この記事では、「組み立てライン作業はきついのか?」という疑問に対し、スバルでのリアルな実体験をもとに答えていきます。
スバル工場にある主な工程
- プレス工程:鉄板を車の形にプレス加工する
- ボディ工程:溶接で車体フレームを作る
- 塗装工程:車体に色を塗る
- 組み立て工程:エンジン・ドア・内装・電装系などを一気に取り付ける
- 供給工程:部品の搬入・補充
この中で間違いなく「組み立て工程」が1番キツいです。
組み立て工程に配属されればハズレという認識は浸透しています。
しかし、組み立て工程に配属される確率は高めです。なぜならキツいため辞める人も多く、体力作業なので若い人(20代30代)が中心となっているためです。
なので20代30代の方の場合は組み立て工程に配属されやすいです。
組み立て工程の実態|ラインスピードと作業内容
スバルの組み立てラインは約1分で1台の車が流れてきます。この1分間で指定された工程を完了させないといけません。
主な作業は以下の通りです。
- インパクトドライバーでのボルト締め
- トルクレンチでのナット締め
- 配線コネクターの接続
- 部品の装着(シート、ドアなど)
3車種の対応が必要|覚える作業が多い
私のラインでは3種類の車種が流れてきていました。それぞれ作業が微妙に異なるため、混乱しないよう頭をフル回転させて対応していました。
指示書と呼ばれる簡易な説明書みたいなものが一台一台に貼ってあるので、それを見て確認しながら指定された部品を取り付け、指定された作業をしていきます。
ミスは連帯責任|対策会議や始末書も
作業ミスは個人責任ですが、班全体で対策会議を行います。残業での対策会議や始末書の提出を求められることもあります。

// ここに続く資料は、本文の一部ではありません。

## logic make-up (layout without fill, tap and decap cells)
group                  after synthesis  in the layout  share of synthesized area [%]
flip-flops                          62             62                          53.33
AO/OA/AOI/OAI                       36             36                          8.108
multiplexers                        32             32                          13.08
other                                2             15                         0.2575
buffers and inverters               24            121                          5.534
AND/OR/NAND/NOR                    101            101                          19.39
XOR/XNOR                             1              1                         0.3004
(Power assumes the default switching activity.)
File: src/design/nig_pkg.sv
package nig_pkg;
   // Register indices; byte address is four times the index
   localparam logic [5:0] IDX_GUARD = 6'h15;
   localparam logic [5:0] IDX_MAIN_MASK = 6'h16;
   localparam logic [5:0] IDX_TF_MASK = 6'h17;
   localparam logic [5:0] IDX_ERR_MASK = 6'h18;
   localparam logic [5:0] IDX_PT_MASK = 6'h19;
   localparam logic [5:0] IDX_MAIN_STAT = 6'h1A;
   localparam logic [5:0] IDX_TF_STAT = 6'h1B;
   // Bus widths
   localparam int ADDR_W = 8;
   localparam int DATA_W = 32;
   // Reset values
   localparam logic [7:0] GUARD_RST = 8'h33;
   localparam logic [7:0] MASK_RST = 8'h00;
   // Writable bits of each mask; unused bits stay zero
   localparam logic [7:0] MAIN_MASK_WR = 8'hFE;
   localparam logic [7:0] TF_MASK_WR = 8'hFF;
   localparam logic [7:0] ERR_MASK_WR = 8'hFE;
   localparam logic [7:0] PT_MASK_WR = 8'hFB;
   // Main status bit positions
   localparam int MAIN_OSC = 7;
   localparam int MAIN_WL = 6;
   localparam int MAIN_RXS = 5;
   localparam int MAIN_RXE = 4;
   localparam int MAIN_TXE = 3;
   localparam int MAIN_COL = 2;
   localparam int MAIN_REST = 1;
   // Timer and field status bit positions
   localparam int TF_DCT = 7;
   localparam int TF_NRE = 6;
   localparam int TF_GPE = 5;
   localparam int TF_EON = 4;
   localparam int TF_EOF = 3;
   localparam int TF_CAC = 2;
   localparam int TF_CAT = 1;
   localparam int TF_NFCT = 0;
   // FIFO level thresholds in bytes
   localparam logic [9:0] FIFO_RX_HI = 10'h12C;
   localparam logic [9:0] FIFO_TX_LO = 10'h0C8;
   // Guard timing: fixed base plus count times one step of 2048 carrier periods
   localparam int CLK_MHZ = 50;
   localparam int GUARD_BASE_NS = 75000;
   localparam int GUARD_STEP_NS = 151000;
   localparam int GUARD_BASE_CYC = (GUARD_BASE_NS * CLK_MHZ + 999) / 1000;
   localparam int GUARD_STEP_CYC = (GUARD_STEP_NS * CLK_MHZ + 999) / 1000;
   // Guard sequencer states
   typedef enum logic [1:0] {G_IDLE, G_BASE, G_STEP} nig_guard_t;
endpackage
<file path="src/nvsc_defs.vh">
// Timing counts and constants for the store/recall port host controller
`ifndef NVSC_DEFS_VH
`define NVSC_DEFS_VH
`define NVSC_ADDR_W        15
`define NVSC_DATA_W        8
`define NVSC_CLK_NS        10
`define NVSC_ACC_NS        45
`define NVSC_ACC_CYC       ((`NVSC_ACC_NS + `NVSC_CLK_NS - 1) / `NVSC_CLK_NS)
`define NVSC_STB_NS        30
`define NVSC_STB_CYC       ((`NVSC_STB_NS + `NVSC_CLK_NS - 1) / `NVSC_CLK_NS)
`define NVSC_PUP_US        20
`define NVSC_PUP_CYC       ((`NVSC_PUP_US * 1000 + `NVSC_CLK_NS - 1) / `NVSC_CLK_NS)
`define NVSC_CNT_W         16
`endif

</file>
<file path="src/nvsc_host.v">
// Host controller driving the nonvolatile static memory over its pins
`timescale 1ns/1ps
`include "nvsc_defs.vh"
module nvsc_host #(
    parameter AW      = `NVSC_ADDR_W,
    parameter DW      = `NVSC_DATA_W,
    parameter CW      = `NVSC_CNT_W,
    parameter PUP_CYC = `NVSC_PUP_CYC
) (
    input  wire          clk,            // System clock
    input  wire          rst_n,          // Synchronous reset, active low
    input  wire          req_valid,      // Access request
    input  wire          req_write,      // 1 write, 0 read
    input  wire [AW-1:0] req_addr,       // Request address
    input  wire [DW-1:0] req_wdata,      // Write data
    input  wire          req_store,      // Request hardware store
    output reg           req_ready,      // Idle, request taken
    output reg           rsp_valid,      // Access done pulse
    output reg  [DW-1:0] rsp_rdata,      // Read data
    output reg           dev_busy,       // Device store or recall running
    output reg  [AW-1:0] byte_addr,      // Address pins
    output reg  [DW-1:0] byte_bus_o,     // Bus output value
    output reg           byte_bus_oe_n,  // Bus enable, low drives
    input  wire [DW-1:0] byte_bus_i,     // Bus sampled value
    output reg           sel_n,          // Chip select
    output reg           wr_n,           // Write strobe
    output reg           oe_n,           // Output enable
    output reg           store_busy_n_o, // Busy pin output value
    output reg           store_busy_oe_n,// Busy enable, low drives
    input  wire          store_busy_n_i  // Busy pin sampled level
);
    localparam S_PUP   = 3'd0;
    localparam S_IDLE  = 3'd1;
    localparam S_ACC   = 3'd2;
    localparam S_END   = 3'd3;
    localparam S_STB   = 3'd4;
    localparam S_WAITB = 3'd5;

    // Access and store pulse lengths cut to the counter width on purpose
    localparam [CW-1:0] ACC_CNT = `NVSC_ACC_CYC;
    localparam [CW-1:0] STB_CNT = `NVSC_STB_CYC;

    reg  [2:0]    state;
    reg           is_wr;
    reg           tload;
    reg  [CW-1:0] tcount;
    wire          tdone;

    nvsc_timer #(.W(CW)) u_timer (
        .clk   (clk),
        .rst_n (rst_n),
        .load  (tload),
        .count (tcount),
        .done  (tdone)
    );

    always @(posedge clk) begin
        if (!rst_n) begin
            state           <= S_PUP;
            is_wr           <= 1'b0;
            tload           <= 1'b1;
            tcount          <= PUP_CYC[CW-1:0];
            req_ready       <= 1'b0;
            rsp_valid       <= 1'b0;
            rsp_rdata       <= {DW{1'b0}};
            dev_busy        <= 1'b1;
            byte_addr       <= {AW{1'b0}};
            byte_bus_o      <= {DW{1'b0}};
            byte_bus_oe_n   <= 1'b1;
            sel_n           <= 1'b1;
            wr_n            <= 1'b1;
            oe_n            <= 1'b1;
            store_busy_n_o  <= 1'b0;
            store_busy_oe_n <= 1'b1;
        end else begin
            tload     <= 1'b0;
            rsp_valid <= 1'b0;
            case (state)
            S_PUP: begin
                // Wait a fixed time after power-up, then wait in S_WAITB for the busy pin to rise
                if (tdone && !tload) begin
                    state <= S_WAITB;
                end
            end
            S_IDLE: begin
                dev_busy <= !store_busy_n_i;
                if (!store_busy_n_i) begin
                    req_ready <= 1'b0;
                    state     <= S_WAITB;
                end else if (req_store) begin
                    req_ready       <= 1'b0;
                    dev_busy        <= 1'b1;
                    store_busy_oe_n <= 1'b0;
                    tload           <= 1'b1;
                    tcount          <= STB_CNT;
                    state           <= S_STB;
                end else if (req_valid) begin
                    req_ready     <= 1'b0;
                    is_wr         <= req_write;
                    byte_addr     <= req_addr;
                    sel_n         <= 1'b0;
                    wr_n          <= !req_write;
                    oe_n          <= req_write;
                    byte_bus_o    <= req_wdata;
                    byte_bus_oe_n <= !req_write;
                    tload         <= 1'b1;
                    tcount        <= ACC_CNT;
                    state         <= S_ACC;
                end
            end
            S_ACC: begin
                if (tdone && !tload) begin
                    if (!is_wr) begin
                        rsp_rdata <= byte_bus_i;
                    end
                    sel_n <= 1'b1;
                    wr_n  <= 1'b1;
                    oe_n  <= 1'b1;
                    state <= S_END;
                end
            end
            S_END: begin
                // Hold data one cycle past the strobes for hold time
                byte_bus_oe_n <= 1'b1;
                rsp_valid     <= 1'b1;
                req_ready     <= 1'b1;
                state         <= S_IDLE;
            end
            S_STB: begin
                if (tdone && !tload) begin
                    store_busy_oe_n <= 1'b1;
                    state           <= S_WAITB;
                end
            end
            S_WAITB: begin
                // Pull-up may need a cycle to lift the released line
                if (store_busy_n_i && !store_busy_oe_n) begin
                    state <= S_WAITB;
                end else if (store_busy_n_i) begin
                    dev_busy  <= 1'b0;
                    req_ready <= 1'b1;
                    state     <= S_IDLE;
                end
            end
            default: state <= S_IDLE;
            endcase
        end
    end
endmodule // nvsc_host

</file>
<file path="src/nvsc_timer.v">
// Down-counter that flags when a loaded cycle count has elapsed
`timescale 1ns/1ps
module nvsc_timer #(
    parameter W = 16
) (
    input  wire         clk,   // System clock
    input  wire         rst_n, // Synchronous reset, active low
    input  wire         load,  // Load count
    input  wire [W-1:0] count, // Cycles to wait
    output reg          done   // High while idle or elapsed
);
    reg [W-1:0] left;
    always @(posedge clk) begin
        if (!rst_n) begin
            left <= {W{1'b0}};
            done <= 1'b1;
        end else if (load) begin
            left <= count;
            done <= 1'b0;
        end else if (left > 1) begin
            left <= left - 1'b1;
        end else begin
            left <= {W{1'b0}};
            done <= 1'b1;
        end
    end
endmodule // nvsc_timer
</file>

そのため1人のミスで班員の帰りが遅くなってしまい、迷惑をかけたくないという思いからミスはできないというプレッシャーが生まれます。
キズは絶対NG|商品としての車
キズをつけるとクレームにつながるため、注意力を最大限発揮しなければなりません。擦り傷や打ち傷はフィードバックとして組み立て作業員全員にシェアされます。
体力面のきつさ
- 立ちっぱなし8時間+残業
- 工具が重く、手首と腰に負担
- 夏場は灼熱のラインで汗だく
精神的なきつさ
- 集中力を常に保つ必要
- ミスできないプレッシャー
スバルの組み立て工程では1日で300〜400台を組み立てます。
つまり、座ったり立ったりする作業がある場合は1日に300〜400回のスクワットをしているようなものです。
工具は特にインパクトドリルを使いますが約2kgぐらいあります。そして初めの頃は力を入れてしまいがちなので、軽いバネ指になります。

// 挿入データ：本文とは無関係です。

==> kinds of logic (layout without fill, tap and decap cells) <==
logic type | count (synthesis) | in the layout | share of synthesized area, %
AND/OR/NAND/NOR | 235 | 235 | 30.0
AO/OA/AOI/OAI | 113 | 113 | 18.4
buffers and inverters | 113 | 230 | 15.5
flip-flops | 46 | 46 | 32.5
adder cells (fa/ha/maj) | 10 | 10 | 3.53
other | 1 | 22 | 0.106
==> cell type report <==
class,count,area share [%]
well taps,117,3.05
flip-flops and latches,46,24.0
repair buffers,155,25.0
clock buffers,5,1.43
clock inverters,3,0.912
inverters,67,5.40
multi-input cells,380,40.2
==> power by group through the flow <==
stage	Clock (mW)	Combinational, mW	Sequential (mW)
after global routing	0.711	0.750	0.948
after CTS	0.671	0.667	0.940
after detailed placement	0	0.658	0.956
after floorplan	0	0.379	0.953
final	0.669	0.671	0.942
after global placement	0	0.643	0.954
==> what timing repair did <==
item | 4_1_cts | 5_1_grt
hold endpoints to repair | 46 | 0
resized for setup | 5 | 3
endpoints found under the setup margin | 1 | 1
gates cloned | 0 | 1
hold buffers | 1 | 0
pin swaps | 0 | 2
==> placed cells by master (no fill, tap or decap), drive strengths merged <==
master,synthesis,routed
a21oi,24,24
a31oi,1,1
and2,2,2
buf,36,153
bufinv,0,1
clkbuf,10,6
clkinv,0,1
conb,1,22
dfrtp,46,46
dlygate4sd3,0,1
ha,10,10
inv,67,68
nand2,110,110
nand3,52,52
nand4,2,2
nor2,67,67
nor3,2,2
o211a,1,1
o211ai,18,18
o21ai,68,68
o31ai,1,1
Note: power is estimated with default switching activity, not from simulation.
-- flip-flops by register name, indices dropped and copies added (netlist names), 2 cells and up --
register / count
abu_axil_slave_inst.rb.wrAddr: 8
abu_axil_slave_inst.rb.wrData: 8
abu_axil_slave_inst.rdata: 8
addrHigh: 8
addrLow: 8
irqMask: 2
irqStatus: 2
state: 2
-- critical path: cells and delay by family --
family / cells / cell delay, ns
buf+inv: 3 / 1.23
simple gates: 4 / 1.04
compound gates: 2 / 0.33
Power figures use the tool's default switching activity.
$ cat config.mk
export PLATFORM = sky130hd
export DESIGN_NAME = owdl_ctrl
export DESIGN_NICKNAME = d
export VERILOG_FILES = /design/src/include/owdl_pkg.sv /design/src/logic/owdl_ctrl.sv /design/src/logic/owdl_countdown.sv
export SDC_FILE = /design/constraint.sdc
export NUM_CORES = 1
export LEC_CHECK = 0
export BUFFER_PORTS_ARGS = -buffer_cell sky130_fd_sc_hd__buf_2
export CELL_PAD_IN_SITES_DETAIL_PLACEMENT = 1
export CELL_PAD_IN_SITES_GLOBAL_PLACEMENT = 1
export CORE_UTILIZATION = 39
export CTS_CLUSTER_SIZE = 12
export DETAILED_ROUTE_END_ITERATION = 16
export PLACE_DENSITY_LB_ADDON = 0.1
export SLEW_MARGIN = 20
export SYNTH_ARGS = -nofsm -noshare
export SYNTH_HDL_FRONTEND = slang
export SYNTH_SLANG_ARGS = --single-unit
export TNS_END_PERCENT = 5
$ cat constraint.sdc
create_clock -name mclk_in -period 1.8 [get_ports mclk_in]
set_input_delay 0.18 -clock mclk_in [delete_from_list [all_inputs] [get_ports mclk_in]]
set_output_delay 0.18 -clock mclk_in [all_outputs]
set_load 0.01 [all_outputs]
$ cat src/include/owdl_pkg.sv
// Constants, field layouts and carrier types of the one-wire debug link control block.
// Assumes one clock for the whole block and a register port driven by the link's
// instruction decoder on that same clock.
package owdl_pkg;

   // ==========================================================================
   // Register offsets (4-bit address from the link's register-access instructions)
   localparam logic [3:0] OWDL_OFS_REV = 4'h0;
   localparam logic [3:0] OWDL_OFS_ERR = 4'h1;
   localparam logic [3:0] OWDL_OFS_PCTL = 4'h2;
   localparam logic [3:0] OWDL_OFS_DCTL = 4'h3;
   localparam logic [3:0] OWDL_OFS_KEY = 4'h7;
   localparam logic [3:0] OWDL_OFS_RESET = 4'h8;
   localparam logic [3:0] OWDL_OFS_CLKSEL = 4'h9;
   localparam logic [3:0] OWDL_OFS_SYSCTL = 4'ha;
   localparam logic [3:0] OWDL_OFS_SYSST = 4'hb;
   localparam logic [3:0] OWDL_OFS_CRC = 4'hc;

   // ==========================================================================
   // Field positions
   localparam int OWDL_PC_GAP = 7;
   localparam int OWDL_PC_PAR_IGN = 5;
   localparam int OWDL_PC_TMO_OFF = 4;
   localparam int OWDL_PC_RSP_OFF = 3;
   localparam int OWDL_DC_NACK_OFF = 4;
   localparam int OWDL_DC_CONT_OFF = 3;
   localparam int OWDL_DC_LINK_DIS = 2;
   localparam int OWDL_KEY_UROW = 5;
   localparam int OWDL_KEY_PROG = 4;
   localparam int OWDL_KEY_ERASE = 3;
   localparam int OWDL_SC_UROWDONE = 1;
   localparam int OWDL_SC_CLK_REQ = 0;

   // ==========================================================================
   // Reset values and codes
   localparam logic [7:0] OWDL_PCTL_RST = 8'h00;
   localparam logic [7:0] OWDL_DCTL_RST = 8'h00;
   localparam logic [7:0] OWDL_RSTCODE_RST = 8'h00;
   localparam logic [7:0] OWDL_RESET_CODE = 8'h59;
   localparam logic [1:0] OWDL_PRESCALE_RST = 2'h3;
   localparam logic [3:0] OWDL_REVISION = 4'h3; // Arbitrary value
   localparam logic [2:0] OWDL_E_NONE = 3'h0;
   localparam logic [2:0] OWDL_E_PARITY = 3'h1;
   localparam logic [2:0] OWDL_E_FRAME = 3'h2;
   localparam logic [2:0] OWDL_E_TIMEOUT = 3'h3;
   localparam logic [2:0] OWDL_E_CLKREC = 3'h4;
   localparam logic [2:0] OWDL_E_BUS = 3'h6;
   localparam logic [2:0] OWDL_E_CONTENTION = 3'h7;

   // ==========================================================================
   // Cycle counts
   localparam int OWDL_CNT_W = 17;
   localparam int OWDL_TIMEOUT_CYC = 65536;
   localparam logic [OWDL_CNT_W-1:0] OWDL_GAP_BITS = 17'h00002;
   localparam logic [OWDL_CNT_W-1:0] OWDL_GUARD_MAX = 17'h00080;

   // Guard time in cycles: 128 halving per step; the reserved code acts as 128
   function automatic logic [OWDL_CNT_W-1:0] owdl_guard_cycles(input logic [2:0] sel);
      logic [OWDL_CNT_W-1:0] cyc;
      cyc = (sel == 3'h7) ? OWDL_GUARD_MAX : (OWDL_GUARD_MAX >> sel);
      return cyc;
   endfunction : owdl_guard_cycles

   // ==========================================================================
   // Carrier types
   typedef struct packed {
      logic parity;
      logic stop;
      logic start;
      logic bus;
   } owdl_phy_err_t;

   typedef struct packed {
      logic gap_en;
      logic parity_ignore;
      logic rsp_sig_en;
      logic contention_en;
      logic nack_en;
      logic [2:0] guard_sel;
      logic [1:0] prescale;
      logic clk_req;
   } owdl_cfg_t;

   typedef struct packed {
      logic erase_failed;
      logic in_reset;
      logic in_sleep;
      logic prog_ready;
      logic urow_ready;
      logic locked;
   } owdl_sys_t;

   typedef enum logic {OWDL_LINK_ON = 1'b0, OWDL_LINK_OFF = 1'b1} owdl_link_t;

endpackage : owdl_pkg
<file path="config.mk">
export PLATFORM = sky130hd
export DESIGN_NAME = sync_serial_port_spi
export DESIGN_NICKNAME = d
export VERILOG_FILES = /design/src/logic/ssp_pkg.sv /design/src/logic/bit_sync.sv /design/src/logic/bit_rate_div.sv /design/src/logic/sync_serial_port_spi.sv
export SDC_FILE = /design/constraint.sdc
export NUM_CORES = 1
export LEC_CHECK = 0
export ABC_AREA = 1
export BUFFER_PORTS_ARGS = -buffer_cell sky130_fd_sc_hd__buf_2
export CAP_MARGIN = 25
export CORE_MARGIN = 5
export CORE_UTILIZATION = 60
export DETAILED_ROUTE_END_ITERATION = 12
export PLACE_DENSITY = 0.91
export SLEW_MARGIN = 20
export SYNTH_ARGS = -nofsm -noshare
export SYNTH_HDL_FRONTEND = slang
export SYNTH_SLANG_ARGS = --single-unit
</file>
<file path="constraint.sdc">
create_clock -name mclk -period 3.5 [get_ports mclk]
set_clock_uncertainty 0.2 [all_clocks]
set_input_delay 0.175 -clock mclk [delete_from_list [all_inputs] [get_ports mclk]]
set_output_delay 0.175 -clock mclk [all_outputs]
set_load 0.01 [all_outputs]
</file>
===== config.mk =====
export PLATFORM = sky130hd
export DESIGN_NAME = cfs_supervisor
export DESIGN_NICKNAME = d
export VERILOG_FILES = /design/src/logic/cfs_pkg.sv /design/src/logic/cfs_supervisor.sv
export VERILOG_INCLUDE_DIRS = /design/src /design/src/logic
export SDC_FILE = /design/constraint.sdc
export NUM_CORES = 1
export LEC_CHECK = 0
export BUFFER_PORTS_ARGS = -buffer_cell sky130_fd_sc_hd__buf_2
export CAP_MARGIN = 20
export CORE_MARGIN = 5
export CORE_UTILIZATION = 38
export DETAILED_ROUTE_END_ITERATION = 12
export PLACE_DENSITY_LB_ADDON = 0.12
export SYNTH_ARGS = -nofsm -noshare
export SYNTH_HDL_FRONTEND = slang
export SYNTH_SLANG_ARGS = --single-unit
export TNS_END_PERCENT = 5

===== constraint.sdc =====
create_clock -name clk -period 3.79 [get_ports clk]
set_input_delay 0 -clock clk [delete_from_list [all_inputs] [get_ports clk]]
set_output_delay 0 -clock clk [all_outputs]
set_load 0.01 [all_outputs]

夏はとにかく熱いです。それでも昔に比べてかなり改善されたと思います。
工場内にはエアコンが設置されていません。おそらく理由は空気の入れ替えだと思います。主に塗装系の作業での空気の入れ替えは必須になるためです。
昨今では組み立て工程の各工程にスポットクーラーが設置されているため、かなりそこまでの苦にはなりません。

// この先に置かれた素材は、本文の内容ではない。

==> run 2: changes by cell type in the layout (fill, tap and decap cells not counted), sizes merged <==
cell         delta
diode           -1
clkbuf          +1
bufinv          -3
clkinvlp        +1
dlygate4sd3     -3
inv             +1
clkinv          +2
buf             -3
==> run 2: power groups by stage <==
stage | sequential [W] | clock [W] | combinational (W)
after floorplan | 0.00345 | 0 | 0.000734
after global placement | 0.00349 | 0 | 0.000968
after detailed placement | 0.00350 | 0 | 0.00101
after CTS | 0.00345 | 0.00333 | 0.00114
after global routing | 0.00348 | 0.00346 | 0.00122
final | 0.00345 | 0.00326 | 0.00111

実際、熱中症で倒れる人は新人に多いですが、6ヶ月以上勤務している作業員は熱中症になることは滅多にありません。どちらかと言うと供給の作業員のような体を動かしていない運動不足の人が熱中症になりやすいようです。
まとめ|組み立て工程は覚悟のいる現場
きつさは間違いなくトップレベルですが、その分「やりきった達成感」や「忍耐力の成長」を感じられる工程でもあります。
基本的に話す必要がないので、黙々と作業したいかたに向いています。
もちろん何か異常があった場合は班長、上長を呼んで報告しなければなりません。1日最低1回は呼んでいました。なにかしら異常は発生します。前工程のミスで作業できなかったり、ボルトの締め付けミスや部品違いなどなどです。
慣れればただの単純作業と化します。
最初の2ヶ月間さえ乗り越えればあとは楽だと言ってもいいと思います。
ただ最初の2ヶ月間はキツいです。
3ヶ月目からは慣れるのでどんどん楽になっていきます。
正直、周りの人達は皆さん優しいので一生懸命やっていれば責められることはありません。
組み立て工程だからといって、そこまで酷い環境ではないので満了までやり抜くことももちろん可能です。